*** Opening of Supplied entries ***
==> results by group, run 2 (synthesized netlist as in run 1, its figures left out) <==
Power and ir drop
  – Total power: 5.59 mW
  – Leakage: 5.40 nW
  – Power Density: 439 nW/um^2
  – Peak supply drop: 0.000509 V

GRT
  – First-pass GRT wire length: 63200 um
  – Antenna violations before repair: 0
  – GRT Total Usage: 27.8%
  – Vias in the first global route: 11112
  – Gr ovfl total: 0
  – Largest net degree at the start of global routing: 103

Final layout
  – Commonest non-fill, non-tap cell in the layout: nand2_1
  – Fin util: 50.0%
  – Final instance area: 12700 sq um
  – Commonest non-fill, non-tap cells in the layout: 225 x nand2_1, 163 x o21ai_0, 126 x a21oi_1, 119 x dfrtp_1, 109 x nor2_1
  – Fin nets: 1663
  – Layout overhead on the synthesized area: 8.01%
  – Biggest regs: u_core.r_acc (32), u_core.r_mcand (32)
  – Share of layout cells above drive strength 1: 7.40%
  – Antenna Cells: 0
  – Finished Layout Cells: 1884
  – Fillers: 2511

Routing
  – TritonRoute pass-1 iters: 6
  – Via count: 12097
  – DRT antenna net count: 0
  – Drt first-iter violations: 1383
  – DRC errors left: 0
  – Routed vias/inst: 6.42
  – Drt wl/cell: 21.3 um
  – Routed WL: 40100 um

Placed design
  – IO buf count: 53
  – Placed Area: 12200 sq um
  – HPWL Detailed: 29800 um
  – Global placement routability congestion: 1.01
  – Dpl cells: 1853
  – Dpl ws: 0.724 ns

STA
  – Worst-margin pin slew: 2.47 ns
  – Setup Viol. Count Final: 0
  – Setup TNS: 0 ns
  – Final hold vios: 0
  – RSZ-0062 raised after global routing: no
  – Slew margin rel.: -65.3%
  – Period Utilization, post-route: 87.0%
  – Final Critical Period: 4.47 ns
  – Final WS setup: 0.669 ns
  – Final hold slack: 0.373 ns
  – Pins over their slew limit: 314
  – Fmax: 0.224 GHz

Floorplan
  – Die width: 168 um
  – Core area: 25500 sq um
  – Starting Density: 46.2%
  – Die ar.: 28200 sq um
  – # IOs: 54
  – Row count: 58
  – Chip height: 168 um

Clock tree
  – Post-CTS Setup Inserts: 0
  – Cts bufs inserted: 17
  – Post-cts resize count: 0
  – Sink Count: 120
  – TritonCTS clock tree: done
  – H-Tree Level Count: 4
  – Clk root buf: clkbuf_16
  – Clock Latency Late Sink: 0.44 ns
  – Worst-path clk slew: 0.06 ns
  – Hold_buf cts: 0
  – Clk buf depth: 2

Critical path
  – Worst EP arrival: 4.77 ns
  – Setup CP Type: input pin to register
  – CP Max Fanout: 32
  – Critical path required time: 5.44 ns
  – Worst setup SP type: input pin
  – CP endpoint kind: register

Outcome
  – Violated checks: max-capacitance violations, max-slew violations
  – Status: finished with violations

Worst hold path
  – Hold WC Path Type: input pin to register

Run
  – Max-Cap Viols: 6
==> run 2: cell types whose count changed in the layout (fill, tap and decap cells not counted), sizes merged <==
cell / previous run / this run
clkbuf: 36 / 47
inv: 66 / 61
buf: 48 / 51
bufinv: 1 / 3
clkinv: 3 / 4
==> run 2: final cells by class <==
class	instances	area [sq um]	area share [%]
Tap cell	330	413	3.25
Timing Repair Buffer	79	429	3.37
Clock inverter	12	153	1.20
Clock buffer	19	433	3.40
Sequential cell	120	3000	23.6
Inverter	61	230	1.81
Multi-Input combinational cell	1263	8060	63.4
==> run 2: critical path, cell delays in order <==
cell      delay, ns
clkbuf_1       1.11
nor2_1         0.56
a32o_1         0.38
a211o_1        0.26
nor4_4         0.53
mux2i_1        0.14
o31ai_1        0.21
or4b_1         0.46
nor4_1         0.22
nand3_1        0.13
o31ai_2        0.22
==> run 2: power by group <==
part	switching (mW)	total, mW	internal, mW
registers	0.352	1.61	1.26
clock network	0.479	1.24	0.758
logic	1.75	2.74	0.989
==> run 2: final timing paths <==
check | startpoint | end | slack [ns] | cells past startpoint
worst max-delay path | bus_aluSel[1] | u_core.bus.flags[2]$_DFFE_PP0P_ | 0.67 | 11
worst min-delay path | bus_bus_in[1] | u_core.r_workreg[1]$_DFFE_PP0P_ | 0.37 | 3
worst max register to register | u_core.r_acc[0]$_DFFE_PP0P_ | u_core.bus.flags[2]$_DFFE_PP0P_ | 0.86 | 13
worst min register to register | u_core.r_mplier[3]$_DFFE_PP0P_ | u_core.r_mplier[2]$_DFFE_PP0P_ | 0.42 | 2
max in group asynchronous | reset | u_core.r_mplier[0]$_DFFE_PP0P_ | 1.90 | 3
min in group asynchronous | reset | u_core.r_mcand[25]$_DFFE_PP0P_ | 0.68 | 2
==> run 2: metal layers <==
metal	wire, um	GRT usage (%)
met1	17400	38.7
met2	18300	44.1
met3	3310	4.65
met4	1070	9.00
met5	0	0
*** Close of Supplied entries ***
Transcribe the full set of records without altering a single character.

## Output below
==> results by group, run 2 (synthesized netlist as in run 1, its figures left out) <==
Power and ir drop
  – Total power: 5.59 mW
  – Leakage: 5.40 nW
  – Power Density: 439 nW/um^2
  – Peak supply drop: 0.000509 V

GRT
  – First-pass GRT wire length: 63200 um
  – Antenna violations before repair: 0
  – GRT Total Usage: 27.8%
  – Vias in the first global route: 11112
  – Gr ovfl total: 0
  – Largest net degree at the start of global routing: 103

Final layout
  – Commonest non-fill, non-tap cell in the layout: nand2_1
  – Fin util: 50.0%
  – Final instance area: 12700 sq um
  – Commonest non-fill, non-tap cells in the layout: 225 x nand2_1, 163 x o21ai_0, 126 x a21oi_1, 119 x dfrtp_1, 109 x nor2_1
  – Fin nets: 1663
  – Layout overhead on the synthesized area: 8.01%
  – Biggest regs: u_core.r_acc (32), u_core.r_mcand (32)
  – Share of layout cells above drive strength 1: 7.40%
  – Antenna Cells: 0
  – Finished Layout Cells: 1884
  – Fillers: 2511

Routing
  – TritonRoute pass-1 iters: 6
  – Via count: 12097
  – DRT antenna net count: 0
  – Drt first-iter violations: 1383
  – DRC errors left: 0
  – Routed vias/inst: 6.42
  – Drt wl/cell: 21.3 um
  – Routed WL: 40100 um

Placed design
  – IO buf count: 53
  – Placed Area: 12200 sq um
  – HPWL Detailed: 29800 um
  – Global placement routability congestion: 1.01
  – Dpl cells: 1853
  – Dpl ws: 0.724 ns

STA
  – Worst-margin pin slew: 2.47 ns
  – Setup Viol. Count Final: 0
  – Setup TNS: 0 ns
  – Final hold vios: 0
  – RSZ-0062 raised after global routing: no
  – Slew margin rel.: -65.3%
  – Period Utilization, post-route: 87.0%
  – Final Critical Period: 4.47 ns
  – Final WS setup: 0.669 ns
  – Final hold slack: 0.373 ns
  – Pins over their slew limit: 314
  – Fmax: 0.224 GHz

Floorplan
  – Die width: 168 um
  – Core area: 25500 sq um
  – Starting Density: 46.2%
  – Die ar.: 28200 sq um
  – # IOs: 54
  – Row count: 58
  – Chip height: 168 um

Clock tree
  – Post-CTS Setup Inserts: 0
  – Cts bufs inserted: 17
  – Post-cts resize count: 0
  – Sink Count: 120
  – TritonCTS clock tree: done
  – H-Tree Level Count: 4
  – Clk root buf: clkbuf_16
  – Clock Latency Late Sink: 0.44 ns
  – Worst-path clk slew: 0.06 ns
  – Hold_buf cts: 0
  – Clk buf depth: 2

Critical path
  – Worst EP arrival: 4.77 ns
  – Setup CP Type: input pin to register
  – CP Max Fanout: 32
  – Critical path required time: 5.44 ns
  – Worst setup SP type: input pin
  – CP endpoint kind: register

Outcome
  – Violated checks: max-capacitance violations, max-slew violations
  – Status: finished with violations

Worst hold path
  – Hold WC Path Type: input pin to register

Run
  – Max-Cap Viols: 6
==> run 2: cell types whose count changed in the layout (fill, tap and decap cells not counted), sizes merged <==
cell / previous run / this run
clkbuf: 36 / 47
inv: 66 / 61
buf: 48 / 51
bufinv: 1 / 3
clkinv: 3 / 4
==> run 2: final cells by class <==
class	instances	area [sq um]	area share [%]
Tap cell	330	413	3.25
Timing Repair Buffer	79	429	3.37
Clock inverter	12	153	1.20
Clock buffer	19	433	3.40
Sequential cell	120	3000	23.6
Inverter	61	230	1.81
Multi-Input combinational cell	1263	8060	63.4
==> run 2: critical path, cell delays in order <==
cell      delay, ns
clkbuf_1       1.11
nor2_1         0.56
a32o_1         0.38
a211o_1        0.26
nor4_4         0.53
mux2i_1        0.14
o31ai_1        0.21
or4b_1         0.46
nor4_1         0.22
nand3_1        0.13
o31ai_2        0.22
==> run 2: power by group <==
part	switching (mW)	total, mW	internal, mW
registers	0.352	1.61	1.26
clock network	0.479	1.24	0.758
logic	1.75	2.74	0.989
==> run 2: final timing paths <==
check | startpoint | end | slack [ns] | cells past startpoint
worst max-delay path | bus_aluSel[1] | u_core.bus.flags[2]$_DFFE_PP0P_ | 0.67 | 11
worst min-delay path | bus_bus_in[1] | u_core.r_workreg[1]$_DFFE_PP0P_ | 0.37 | 3
worst max register to register | u_core.r_acc[0]$_DFFE_PP0P_ | u_core.bus.flags[2]$_DFFE_PP0P_ | 0.86 | 13
worst min register to register | u_core.r_mplier[3]$_DFFE_PP0P_ | u_core.r_mplier[2]$_DFFE_PP0P_ | 0.42 | 2
max in group asynchronous | reset | u_core.r_mplier[0]$_DFFE_PP0P_ | 1.90 | 3
min in group asynchronous | reset | u_core.r_mcand[25]$_DFFE_PP0P_ | 0.68 | 2
==> run 2: metal layers <==
metal	wire, um	GRT usage (%)
met1	17400	38.7
met2	18300	44.1
met3	3310	4.65
met4	1070	9.00
met5	0	0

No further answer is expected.